しかし、2000年、後発ながら巨額の投資をてこに急成長した韓国に首位を奪われた。09年には国営企業を中心とする中国にも抜かれた。中国は、経済成長によって物流のニーズが増えたため、巨大造船所の育成を「国策」に掲げていた。
中韓の国を挙げた造船への投資は、雇用対策の側面もあった。投資競争は海上物流量の伸びを超えて過熱。08年のリーマン・ショックやその後の中国経済の減速などによって船の需要が落ち込むと、10年以降は「船余り」が定着し、不況が続く。韓国政府は15年、経営危機に陥った大宇造船海洋に1.2兆円を公金支援した。
安値競争、国内勢はジリ貧
19年の商船建造量の世界シェアは中国35%、韓国32%、日本24%。各国企業が仕事をとることを優先して赤字でも受注するような「安値競争」に挑んだ。規模が小さく価格競争力に劣る国内勢は競り負け、ジリ貧なのが実情だ。中韓も苦しいが、世界の物流量は長期的には増えて船余りは解消されるとみられ、いまの苦しみは「過渡期」との見方が業界では一般的だ。

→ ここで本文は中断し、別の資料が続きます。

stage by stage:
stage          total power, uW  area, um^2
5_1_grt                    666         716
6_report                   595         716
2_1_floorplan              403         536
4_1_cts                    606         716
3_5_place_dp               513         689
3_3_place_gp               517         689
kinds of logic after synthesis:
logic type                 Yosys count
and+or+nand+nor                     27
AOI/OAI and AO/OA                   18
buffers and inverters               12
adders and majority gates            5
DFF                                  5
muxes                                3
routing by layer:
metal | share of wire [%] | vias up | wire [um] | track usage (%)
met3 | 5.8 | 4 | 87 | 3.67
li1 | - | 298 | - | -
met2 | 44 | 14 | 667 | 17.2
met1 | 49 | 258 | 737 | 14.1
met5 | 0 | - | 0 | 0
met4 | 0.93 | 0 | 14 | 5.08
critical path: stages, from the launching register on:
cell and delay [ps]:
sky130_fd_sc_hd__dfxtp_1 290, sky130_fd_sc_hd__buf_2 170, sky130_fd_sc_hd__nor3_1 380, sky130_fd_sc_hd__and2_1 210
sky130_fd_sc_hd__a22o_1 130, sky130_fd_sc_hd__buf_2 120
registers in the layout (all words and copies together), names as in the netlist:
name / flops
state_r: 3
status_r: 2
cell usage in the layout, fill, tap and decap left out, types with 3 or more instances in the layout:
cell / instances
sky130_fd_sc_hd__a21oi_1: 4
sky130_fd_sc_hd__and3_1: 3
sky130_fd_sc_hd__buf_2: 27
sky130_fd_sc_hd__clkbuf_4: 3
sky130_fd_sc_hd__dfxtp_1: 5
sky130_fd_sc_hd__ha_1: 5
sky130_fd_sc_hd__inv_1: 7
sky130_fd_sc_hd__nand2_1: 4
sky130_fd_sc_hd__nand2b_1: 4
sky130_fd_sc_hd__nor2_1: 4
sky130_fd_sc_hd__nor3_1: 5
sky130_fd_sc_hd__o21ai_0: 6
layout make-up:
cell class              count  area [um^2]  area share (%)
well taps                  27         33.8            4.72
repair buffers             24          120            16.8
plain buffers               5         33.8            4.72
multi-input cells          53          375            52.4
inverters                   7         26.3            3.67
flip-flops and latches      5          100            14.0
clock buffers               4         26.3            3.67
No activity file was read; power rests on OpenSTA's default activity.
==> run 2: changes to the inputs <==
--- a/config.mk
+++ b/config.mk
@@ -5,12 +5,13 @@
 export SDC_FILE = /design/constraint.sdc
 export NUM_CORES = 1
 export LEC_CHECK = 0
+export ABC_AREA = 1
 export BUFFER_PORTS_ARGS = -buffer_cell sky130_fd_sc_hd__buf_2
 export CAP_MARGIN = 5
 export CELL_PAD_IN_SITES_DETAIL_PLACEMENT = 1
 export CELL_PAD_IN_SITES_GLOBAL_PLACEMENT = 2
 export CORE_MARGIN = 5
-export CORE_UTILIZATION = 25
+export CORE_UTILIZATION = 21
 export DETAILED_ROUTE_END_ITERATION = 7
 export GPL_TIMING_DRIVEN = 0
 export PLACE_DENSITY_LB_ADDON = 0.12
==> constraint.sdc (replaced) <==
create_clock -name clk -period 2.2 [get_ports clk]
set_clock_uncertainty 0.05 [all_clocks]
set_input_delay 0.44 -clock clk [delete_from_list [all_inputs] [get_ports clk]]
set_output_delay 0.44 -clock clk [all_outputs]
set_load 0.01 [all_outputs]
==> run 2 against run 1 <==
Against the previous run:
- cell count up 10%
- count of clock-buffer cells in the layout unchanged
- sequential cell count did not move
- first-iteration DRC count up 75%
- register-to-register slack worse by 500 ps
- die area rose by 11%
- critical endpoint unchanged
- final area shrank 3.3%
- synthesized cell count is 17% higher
File: config.mk
export PLATFORM = sky130hd
export DESIGN_NAME = graph_three_colourability_search_core_flat
export DESIGN_NICKNAME = d
export VERILOG_FILES = /design/src/rtl/gtc_pkg.sv /design/src/rtl/gtc_in_if.sv /design/src/rtl/gtc_out_if.sv /design/src/rtl/gtc_search.sv /design/src/rtl/graph_three_colourability_search_core.sv /design/src/flat_wrapper.sv
export SDC_FILE = /design/constraint.sdc
export NUM_CORES = 2
export LEC_CHECK = 0
export BUFFER_PORTS_ARGS = -buffer_cell sky130_fd_sc_hd__buf_2
export CORE_ASPECT_RATIO = 2
export CORE_MARGIN = 5
export CORE_UTILIZATION = 68
export DETAILED_ROUTE_END_ITERATION = 12
export PLACE_DENSITY_LB_ADDON = 0.2
export SYNTH_ARGS = -nofsm -noshare
export SYNTH_HDL_FRONTEND = slang
export SYNTH_SLANG_ARGS = --single-unit
export TNS_END_PERCENT = 100
File: constraint.sdc
create_clock -name clk -period 37.4 [get_ports clk]
set_input_delay 9.35 -clock clk [delete_from_list [all_inputs] [get_ports clk]]
set_output_delay 9.35 -clock clk [all_outputs]
set_load 0.02 [all_outputs]
File: src/rtl/gtc_pkg.sv
// ----------------------------------------------------------------------------
// gtc_pkg
// Shared types, codes and helpers for the three-colourability search core.
// ----------------------------------------------------------------------------
`timescale 1ns / 1ps

package gtc_pkg;

  localparam logic       ACT_LOAD    = 1'b0;
  localparam logic       ACT_TEST    = 1'b1;
  localparam logic [2:0] ALL_COLOURS = 3'b111;
  localparam logic [1:0] UNCOLOURED  = 2'd3;
  localparam int         NUM_COLOURS = 3;
  localparam logic       CFG_VC_IDX  = 1'b0;
  localparam logic [3:0] VC_RESET    = 4'd13;

  typedef struct packed {
    logic       start;
    logic       out_free;
    logic [3:0] count;
    logic [3:0] skip;
  } search_req_t;

  typedef struct packed {
    logic idle;
    logic done;
    logic colourable;
  } search_sts_t;

  // number of colours left in a candidate set
  function automatic logic [1:0] pop3(input logic [2:0] s);
    case (s)
      3'b000:  pop3 = 2'd0;
      3'b001:  pop3 = 2'd1;
      3'b010:  pop3 = 2'd1;
      3'b100:  pop3 = 2'd1;
      3'b111:  pop3 = 2'd3;
      default: pop3 = 2'd2;
    endcase
  endfunction

endpackage

File: src/rtl/gtc_in_if.sv
// ----------------------------------------------------------------------------
// gtc_in_if
// Input item channel: row loads and test requests.
// ----------------------------------------------------------------------------
`timescale 1ns / 1ps

interface gtc_in_if;
  logic        valid;
  logic        ready;
  logic        action;
  logic [3:0]  row_index;
  logic [12:0] row_bits;
  logic [3:0]  skip_vertex;

  modport source (output valid, action, row_index, row_bits, skip_vertex, input ready);
  modport sink (input valid, action, row_index, row_bits, skip_vertex, output ready);
endinterface

File: src/rtl/gtc_out_if.sv
// ----------------------------------------------------------------------------
// gtc_out_if
// Result item channel: one colourable bit per test.
// ----------------------------------------------------------------------------
`timescale 1ns / 1ps

interface gtc_out_if;
  logic valid;
  logic ready;
  logic colourable;

  modport source (output valid, colourable, input ready);
  modport sink (input valid, colourable, output ready);
endinterface

File: src/rtl/gtc_search.sv
// ----------------------------------------------------------------------------
// gtc_search
// Backtracking search engine with forward checking, undo trail memory and
// decision stack memory.
// ----------------------------------------------------------------------------
`timescale 1ns / 1ps

module gtc_search #(
  parameter int MAX_VERTICES = 13
) (
  input  logic                      clk,
  input  logic                      rst_n,
  input  gtc_pkg::search_req_t      req,
  output gtc_pkg::search_sts_t      sts,
  output logic                      adj_rd,
  output logic [$clog2(MAX_VERTICES)-1:0] adj_addr,
  input  logic [MAX_VERTICES-1:0]   adj_row
);

  localparam int VW    = $clog2(MAX_VERTICES);
  localparam int CW    = $clog2(MAX_VERTICES + 1);
  localparam int DEPTH = MAX_VERTICES * 12;
  localparam int TW    = $clog2(DEPTH + 1);
  localparam int TAW   = $clog2(DEPTH);
  localparam int TDW   = VW + 3;
  localparam int SD    = MAX_VERTICES + 1;
  localparam int SAW   = $clog2(SD);
  localparam int SW    = $clog2(SD + 1);
  localparam int SDW   = VW + 2 + TW;

  localparam logic [2:0] ST_IDLE   = 3'd0;
  localparam logic [2:0] ST_BUILD  = 3'd1;
  localparam logic [2:0] ST_SCAN   = 3'd2;
  localparam logic [2:0] ST_UNDO   = 3'd3;
  localparam logic [2:0] ST_CHOOSE = 3'd4;
  localparam logic [2:0] ST_PROP   = 3'd5;
  localparam logic [2:0] ST_POPW   = 3'd6;
  localparam logic [2:0] ST_FIN    = 3'd7;

  logic [2:0]              state_r, state_nxt;
  logic [CW-1:0]           n_r, n_nxt;
  logic [MAX_VERTICES-1:0] active_r, active_nxt;
  logic [MAX_VERTICES-1:0] nmask_r, nmask_nxt;
  logic [MAX_VERTICES-1:0] nbr_r [MAX_VERTICES];
  logic [MAX_VERTICES-1:0] nbr_nxt [MAX_VERTICES];
  logic [1:0]              colour_r [MAX_VERTICES];
  logic [1:0]              colour_nxt [MAX_VERTICES];
  logic [2:0]              cand_r [MAX_VERTICES];
  logic [2:0]              cand_nxt [MAX_VERTICES];
  logic [CW-1:0]           rd_cnt_r, rd_cnt_nxt;
  logic                    pend_r;
  logic [VW-1:0]           pend_idx_r;
  logic [CW-1:0]           i_r, i_nxt;
  logic [2:0]              best_r, best_nxt;
  logic [VW-1:0]           pick_r, pick_nxt;
  logic                    found_r, found_nxt;
  logic [TW-1:0]           top_r, top_nxt;
  logic [SW-1:0]           sp_r, sp_nxt;
  logic [VW-1:0]           x_r, x_nxt;
  logic [1:0]              nc_r, nc_nxt;
  logic [1:0]              c_r, c_nxt;
  logic [TW-1:0]           mark_r, mark_nxt;
  logic                    res_r, res_nxt;
  logic                    tr_pend_r, tr_pend_nxt;

  // trail and stack memories
  logic [TDW-1:0] trail_mem [DEPTH];
  logic [TDW-1:0] tr_q;
  logic           tw_en;
  logic [TAW-1:0] tw_addr;
  logic [TDW-1:0] tw_data;
  logic [TAW-1:0] tr_addr;

  logic [SDW-1:0] stk_mem [SD];
  logic [SDW-1:0] sq;
  logic           sw_en;
  logic [SAW-1:0] sw_addr;
  logic [SDW-1:0] sw_data;
  logic [SAW-1:0] sr_addr;

  assign adj_rd   = (state_r == ST_BUILD) && (rd_cnt_r < n_r);
  assign adj_addr = rd_cnt_r[VW-1:0];

  assign sts.idle       = (state_r == ST_IDLE);
  assign sts.done       = (state_r == ST_FIN) && req.out_free;
  assign sts.colourable = res_r;

  always_comb begin
    logic [MAX_VERTICES-1:0] row;
    logic [VW-1:0]           iv;
    logic [1:0]              pc;
    logic                    stop;
    logic [2:0]              cx;
    logic [1:0]              cs;
    logic                    fnd;
    logic [SW-1:0]           sp_dec;
    logic [SW-1:0]           sp_rd;
    logic [SW-1:0]           sp_wr;
    logic [TW-1:0]           top_dec;
    logic [2:0]              m;
    logic [2:0]              newc;
    logic                    nb;

    state_nxt   = state_r;
    n_nxt       = n_r;
    active_nxt  = active_r;
    nmask_nxt   = nmask_r;
    nbr_nxt     = nbr_r;
    colour_nxt  = colour_r;
    cand_nxt    = cand_r;
    rd_cnt_nxt  = rd_cnt_r;
    i_nxt       = i_r;
    best_nxt    = best_r;
    pick_nxt    = pick_r;
    found_nxt   = found_r;
    top_nxt     = top_r;
    sp_nxt      = sp_r;
    x_nxt       = x_r;
    nc_nxt      = nc_r;
    c_nxt       = c_r;
    mark_nxt    = mark_r;
    res_nxt     = res_r;
    tr_pend_nxt = 1'b0;
    tw_en       = 1'b0;
    tw_addr     = top_r[TAW-1:0];
    tw_data     = '0;
    tr_addr     = '0;
    sw_en       = 1'b0;
    sw_addr     = '0;
    sw_data     = '0;
    sr_addr     = '0;
    row         = adj_row & nmask_r;
    iv          = i_r[VW-1:0];
    pc          = gtc_pkg::pop3(cand_r[iv]);
    stop        = 1'b0;
    cx          = cand_r[x_r];
    cs          = 2'd0;
    fnd         = 1'b0;
    sp_dec      = sp_r - SW'(1);
    sp_rd       = sp_dec - SW'(1);
    sp_wr       = sp_r - SW'(1);
    top_dec     = top_r - TW'(1);
    m           = 3'b001 << c_r;
    newc        = cand_r[iv] & ~m;
    nb          = nbr_r[x_r][iv] && active_r[iv] && (iv != x_r);

    // restore one candidate set from the trail
    if (tr_pend_r) begin
      cand_nxt[tr_q[TDW-1:3]] = tr_q[2:0];
    end

    case (state_r)
      ST_IDLE: begin
        if (req.start) begin
          if (int'(req.count) > MAX_VERTICES) begin
            n_nxt = CW'(MAX_VERTICES);
          end else begin
            n_nxt = CW'(req.count);
          end
          for (int k = 0; k < MAX_VERTICES; k++) begin
            nmask_nxt[k]  = (CW'(k) < n_nxt);
            active_nxt[k] = (CW'(k) < n_nxt) && (4'(k) != req.skip);
            nbr_nxt[k]    = '0;
            colour_nxt[k] = gtc_pkg::UNCOLOURED;
            cand_nxt[k]   = gtc_pkg::ALL_COLOURS;
          end
          top_nxt    = '0;
          sp_nxt     = '0;
          rd_cnt_nxt = '0;
          state_nxt  = ST_BUILD;
        end
      end

      ST_BUILD: begin
        // symmetric neighbor sets from each row as it returns
        if (pend_r) begin
          nbr_nxt[pend_idx_r] = nbr_r[pend_idx_r] | row;
          for (int j = 0; j < MAX_VERTICES; j++) begin
            if (row[j]) begin
              nbr_nxt[j][pend_idx_r] = 1'b1;
            end
          end
        end
        if (rd_cnt_r < n_r) begin
          rd_cnt_nxt = rd_cnt_r + CW'(1);
        end else if (!pend_r) begin
          i_nxt     = '0;
          best_nxt  = 3'd4;
          found_nxt = 1'b0;
          state_nxt = ST_SCAN;
        end
      end

      ST_SCAN: begin
        if (i_r < n_r) begin
          if (active_r[iv] && (colour_r[iv] == gtc_pkg::UNCOLOURED) &&
              ({1'b0, pc} < best_r)) begin
            best_nxt  = {1'b0, pc};
            pick_nxt  = iv;
            found_nxt = 1'b1;
            if (pc <= 2'd1) begin
              stop = 1'b1;
            end
          end
          i_nxt = i_r + CW'(1);
        end else begin
          stop = 1'b1;
        end
        if (stop) begin
          if (!found_nxt) begin
            res_nxt   = 1'b1;
            state_nxt = ST_FIN;
          end else if (sp_r > SW'(MAX_VERTICES)) begin
            res_nxt   = 1'b0;
            state_nxt = ST_FIN;
          end else begin
            sw_en     = 1'b1;
            sw_addr   = sp_r[SAW-1:0];
            sw_data   = {pick_nxt, 2'd0, top_r};
            sp_nxt    = sp_r + SW'(1);
            x_nxt     = pick_nxt;
            nc_nxt    = 2'd0;
            mark_nxt  = top_r;
            state_nxt = ST_UNDO;
          end
        end
      end

      ST_UNDO: begin
        if (top_r != mark_r) begin
          tr_addr     = top_dec[TAW-1:0];
          top_nxt     = top_dec;
          tr_pend_nxt = 1'b1;
        end else begin
          state_nxt = ST_CHOOSE;
        end
      end

      ST_CHOOSE: begin
        for (int c = 0; c < gtc_pkg::NUM_COLOURS; c++) begin
          if (!fnd && (2'(c) >= nc_r) && cx[c]) begin
            cs  = 2'(c);
            fnd = 1'b1;
          end
        end
        if (fnd) begin
          colour_nxt[x_r] = cs;
          sw_en     = 1'b1;
          sw_addr   = sp_wr[SAW-1:0];
          sw_data   = {x_r, cs + 2'd1, mark_r};
          nc_nxt    = cs + 2'd1;
          c_nxt     = cs;
          i_nxt     = '0;
          state_nxt = ST_PROP;
        end else begin
          colour_nxt[x_r] = gtc_pkg::UNCOLOURED;
          sp_nxt = sp_dec;
          if (sp_dec == '0) begin
            res_nxt   = 1'b0;
            state_nxt = ST_FIN;
          end else begin
            sr_addr   = sp_rd[SAW-1:0];
            state_nxt = ST_POPW;
          end
        end
      end

      ST_POPW: begin
        x_nxt     = sq[SDW-1 -: VW];
        nc_nxt    = sq[TW+1:TW];
        mark_nxt  = sq[TW-1:0];
        state_nxt = ST_UNDO;
      end

      ST_PROP: begin
        if (i_r < n_r) begin
          if (nb && (colour_r[iv] == gtc_pkg::UNCOLOURED) && ((cand_r[iv] & m) != 3'b000)) begin
            cand_nxt[iv] = newc;
            if (top_r < TW'(DEPTH)) begin
              tw_en   = 1'b1;
              tw_data = {iv, cand_r[iv]};
              top_nxt = top_r + TW'(1);
            end
            if (newc == 3'b000) begin
              state_nxt = ST_UNDO;
            end
          end
          i_nxt = i_r + CW'(1);
        end else begin
          i_nxt     = '0;
          best_nxt  = 3'd4;
          found_nxt = 1'b0;
          state_nxt = ST_SCAN;
        end
      end

      ST_FIN: begin
        if (req.out_free) begin
          state_nxt = ST_IDLE;
        end
      end

      default: begin
        state_nxt = ST_IDLE;
      end
    endcase
  end

  always_ff @(posedge clk) begin
    if (!rst_n) begin
      state_r   <= ST_IDLE;
      pend_r    <= 1'b0;
      tr_pend_r <= 1'b0;
      top_r     <= '0;
      sp_r      <= '0;
      res_r     <= 1'b0;
      for (int k = 0; k < MAX_VERTICES; k++) begin
        colour_r[k] <= gtc_pkg::UNCOLOURED;
        cand_r[k]   <= gtc_pkg::ALL_COLOURS;
      end
    end else begin
      state_r   <= state_nxt;
      pend_r    <= adj_rd;
      tr_pend_r <= tr_pend_nxt;
      top_r     <= top_nxt;
      sp_r      <= sp_nxt;
      res_r     <= res_nxt;
      colour_r  <= colour_nxt;
      cand_r    <= cand_nxt;
    end
  end

  always_ff @(posedge clk) begin
    n_r        <= n_nxt;
    active_r   <= active_nxt;
    nmask_r    <= nmask_nxt;
    nbr_r      <= nbr_nxt;
    rd_cnt_r   <= rd_cnt_nxt;
    pend_idx_r <= adj_addr;
    i_r        <= i_nxt;
    best_r     <= best_nxt;
    pick_r     <= pick_nxt;
    found_r    <= found_nxt;
    x_r        <= x_nxt;
    nc_r       <= nc_nxt;
    c_r        <= c_nxt;
    mark_r     <= mark_nxt;
  end

  always_ff @(posedge clk) begin
    if (tw_en) begin
      trail_mem[tw_addr] <= tw_data;
    end
    tr_q <= trail_mem[tr_addr];
  end

  always_ff @(posedge clk) begin
    if (sw_en) begin
      stk_mem[sw_addr] <= sw_data;
    end
    sq <= stk_mem[sr_addr];
  end

  a_trail_bound: assert property (@(posedge clk) disable iff (!rst_n)
    top_r <= TW'(DEPTH))
    else $error("trail pointer beyond trail depth");

  a_undo_mark: assert property (@(posedge clk) disable iff (!rst_n)
    (state_r == ST_UNDO) |-> (top_r >= mark_r))
    else $error("undo below frame mark");

  a_prop_coloured: assert property (@(posedge clk) disable iff (!rst_n)
    (state_r == ST_PROP) |-> (colour_r[x_r] != gtc_pkg::UNCOLOURED))
    else $error("propagating from an uncoloured vertex");

endmodule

足元では新型コロナウイルスの影響で商談が止まり、国内造船業の受注残は危険とされる2年を切り「1.03年」という「極めて危機的な状況」(斎藤保・日本造船工業会長・IHI取締役)にある。船は一般的に受注から2年かけて設計を詰め、1年で組み立てる。いま受注しても設計に2年かかれば、つくる船がなくなる「1.03」年後から約1年間は造船所は仕事がなくなってしまうことになる。国交省の審議会は、こうした事態の打開を期待された。
12月11日に、7月以降4回の会議を経て国交省の審議会が出した支援案は、業界再編や協業を後押しするための10億円を21年度の政府予算に盛り込むにとどまった。「ありがたいが、ゆがめられた今の市場で何の足しになるのか」。国内の大手造船首脳は額の少なさに肩を落とす。
複数の関係者が、19年末ごろには政府系金融機関を使い造船業向けに「5千億円」の融資枠を確保する動きがあったと明かす。しかし、回収の見込みが立たないとして銀行側が断り、見込みがある場合にのみ融資することに決まったという。
別の大手造船幹部は話す。「リスクマネーは出せず、日本政府にはこれが限界ということだろう。経営が持たなくなってなりふり構わなくなる会社が出てくる。いや、すでに出てきている」
戦後のものづくりを代表した造船業がたそがれの時を迎えている。この20年間、韓国、中国に追い上げられ、抜き去られた。港からは造船所が消えつつある中、デジタル化と環境規制の波が襲う。ニッポンの造船業はどこに向かうのか。